# downgrade weight



## wideawakejake (Sep 29, 2012)

If and when i get my bike back from surgery, and this may be premature depending on how it goes..... but i want to down grade to a less heavy and aggressive tire. im looking at 30"x 14" zillas or X-lites, or i might be able to get Outlaw radials. ....Is there any real difference between the Zilla's and X lites? Mainly are the X-lites any more capable or durable than the Zillas, especially sidewall strenghth wise? want to do more trail and forrrest riding, but still play in the mud when i find it oviously, and at mud events. i like to venture off the beaten path and just want to make sure they can hold up to FL palmettos and roots and stuff.


----------



## Josh82 (Jun 18, 2012)

What are you down grading from?
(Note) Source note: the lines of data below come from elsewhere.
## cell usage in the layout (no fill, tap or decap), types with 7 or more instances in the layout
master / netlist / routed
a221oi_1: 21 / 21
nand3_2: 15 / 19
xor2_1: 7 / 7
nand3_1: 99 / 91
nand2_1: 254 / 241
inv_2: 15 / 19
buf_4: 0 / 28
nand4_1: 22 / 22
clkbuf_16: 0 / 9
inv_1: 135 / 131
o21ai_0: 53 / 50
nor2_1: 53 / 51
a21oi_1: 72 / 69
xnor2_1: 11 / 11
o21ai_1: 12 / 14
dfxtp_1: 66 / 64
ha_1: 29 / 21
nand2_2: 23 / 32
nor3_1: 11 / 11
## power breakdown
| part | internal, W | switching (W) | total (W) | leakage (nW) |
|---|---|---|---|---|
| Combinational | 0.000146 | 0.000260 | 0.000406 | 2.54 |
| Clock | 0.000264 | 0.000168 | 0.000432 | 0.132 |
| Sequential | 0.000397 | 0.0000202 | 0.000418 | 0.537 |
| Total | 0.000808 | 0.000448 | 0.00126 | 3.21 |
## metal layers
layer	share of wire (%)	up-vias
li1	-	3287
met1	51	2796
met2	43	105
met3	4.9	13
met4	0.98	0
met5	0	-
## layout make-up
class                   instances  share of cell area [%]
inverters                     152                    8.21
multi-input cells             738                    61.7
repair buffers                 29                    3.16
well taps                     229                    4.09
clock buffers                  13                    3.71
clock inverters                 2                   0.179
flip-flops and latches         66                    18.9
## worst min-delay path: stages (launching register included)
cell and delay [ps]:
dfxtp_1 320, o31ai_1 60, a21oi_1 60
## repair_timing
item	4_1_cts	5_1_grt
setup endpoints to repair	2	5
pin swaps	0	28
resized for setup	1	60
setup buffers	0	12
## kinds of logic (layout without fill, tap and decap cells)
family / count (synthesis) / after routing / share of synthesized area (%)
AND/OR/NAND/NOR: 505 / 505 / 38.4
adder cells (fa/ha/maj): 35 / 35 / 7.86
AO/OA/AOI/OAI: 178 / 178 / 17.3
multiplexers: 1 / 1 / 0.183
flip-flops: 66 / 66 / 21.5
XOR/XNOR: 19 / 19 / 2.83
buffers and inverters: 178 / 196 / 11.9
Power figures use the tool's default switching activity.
### src/rtl/cfgbank_pkg.sv
package cfgbank_pkg;

    localparam int WORD_W = 32;
    localparam int ADDR_W = 4;
    localparam int MODE_W = 2;
    localparam int DIV_W  = 8;
    localparam int DLY_W  = 4;
    localparam int PLLN_W = 16;
    localparam int PLLR_W = 12;

    // capture state machine
    typedef enum logic [1:0] {
        ST_SHIFT = 2'd0,
        ST_LOAD  = 2'd1,
        ST_HOLD  = 2'd2
    } cap_state_t;

    // channel word layout
    localparam int CH_MODE_LSB = 8;
    localparam int CH_EN_BIT   = 10;
    localparam int CH_DIV_LSB  = 16;
    localparam int CH_DLY_LSB  = 24;

    // global word layout (address 0)
    localparam int GL_OE_BIT   = 8;
    localparam int GL_PD_BIT   = 9;
    localparam int GL_TRI_BIT  = 10;
    localparam int GL_POL_BIT  = 11;
    localparam int GL_SRST_BIT = 31;

    // PLL word layout
    localparam int PLL_N_LSB = 4;
    localparam int PLL_R_LSB = 20;

    typedef struct packed {
        logic [MODE_W-1:0] mode;
        logic              en;
        logic [DIV_W-1:0]  div;
        logic [DLY_W-1:0]  dly;
    } chan_cfg_t;

    typedef struct packed {
        logic oe;
        logic pd;
        logic tri_st;
        logic pol;
    } glb_cfg_t;

    localparam chan_cfg_t CHAN_DEF = '{mode: 2'd0, en: 1'b0, div: 8'd1, dly: 4'd0};
    localparam glb_cfg_t  GLB_DEF  = '{oe: 1'b1, pd: 1'b0, tri_st: 1'b0, pol: 1'b0};
    localparam logic [PLLN_W-1:0] PLLN_DEF = 16'd760;
    localparam logic [PLLR_W-1:0] PLLR_DEF = 12'd10;

endpackage

### src/rtl/cfgbank_shifter.sv
module cfgbank_shifter
    import cfgbank_pkg::*;
#(
    parameter int W = WORD_W
) (
    input  logic         clk,
    input  logic         rst_n,
    input  logic         ser_data,
    input  logic         ser_le,
    output logic [W-1:0] word,
    output logic         commit
);

    cap_state_t state_q, state_d;
    logic [W-1:0] sreg_q;

    // state register
    always_ff @(posedge clk or negedge rst_n) begin
        if (!rst_n) state_q <= ST_SHIFT;
        else        state_q <= state_d;
    end

    // next state
    always_comb begin
        state_d = state_q;
        unique case (state_q)
            ST_SHIFT: if (ser_le)  state_d = ST_LOAD;   // latch
            ST_LOAD:  state_d = ser_le ? ST_HOLD        // hold
                                       : ST_SHIFT;      // quick release
            ST_HOLD:  if (!ser_le) state_d = ST_SHIFT;  // release
            default:  state_d = ST_SHIFT;
        endcase
    end

    // outputs
    always_comb begin
        commit = 1'b0;
        unique case (state_q)
            ST_LOAD: commit = 1'b1;
            default: commit = 1'b0;
        endcase
    end

    always_ff @(posedge clk or negedge rst_n) begin
        if (!rst_n)
            sreg_q <= '0;
        else if (state_q == ST_SHIFT && !ser_le)
            sreg_q <= {sreg_q[W-2:0], ser_data};
    end

    assign word = sreg_q;

endmodule

### src/rtl/cfgbank_chan.sv
module cfgbank_chan
    import cfgbank_pkg::*;
#(
    parameter logic [ADDR_W-1:0] ADDR = 4'd4
) (
    input  logic              clk,
    input  logic              rst_n,
    input  logic              commit,
    input  logic              soft_rst,
    input  logic [WORD_W-1:0] word,
    output chan_cfg_t         cfg
);

    always_ff @(posedge clk or negedge rst_n) begin
        if (!rst_n) begin
            cfg <= CHAN_DEF;
        end else if (soft_rst) begin
            cfg <= CHAN_DEF;
        end else if (commit && word[ADDR_W-1:0] == ADDR) begin
            cfg.mode <= word[CH_MODE_LSB +: MODE_W];
            cfg.en   <= word[CH_EN_BIT];
            cfg.div  <= word[CH_DIV_LSB +: DIV_W];
            cfg.dly  <= word[CH_DLY_LSB +: DLY_W];
        end
    end

endmodule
I got some swamplites ill trade


----------



## wideawakejake (Sep 29, 2012)

Hey bub, thanks for the offer, but I am not considering Swamp Lites.


----------



## lilbigtonka (Dec 30, 2008)

He has Moto monsters which are huge lugs and weight does come into a factor but most of the time it is lug depth and thumb that causes trouble, as to much thumb with lugs catching something hard = something's gotta give.....in all honesty I absolutely love zillas for all around as I have had a couple sets but for woods and palmetto roots they aren't as durable as others, but still great tires and as far as xlites I don't know as I never ran them or seen anyone with them.....the outlaw radial will be the most durable out of the sets you stated hands down but then again you aren't shaving as much weight as you probably want to since they are still heavier tires....kind of win lose situation stay heavy and bit more durable or go lighter and sling the crap outta them, but not gonna take abuse as well but again they are not horrible either just stating the facts I like zillas


----------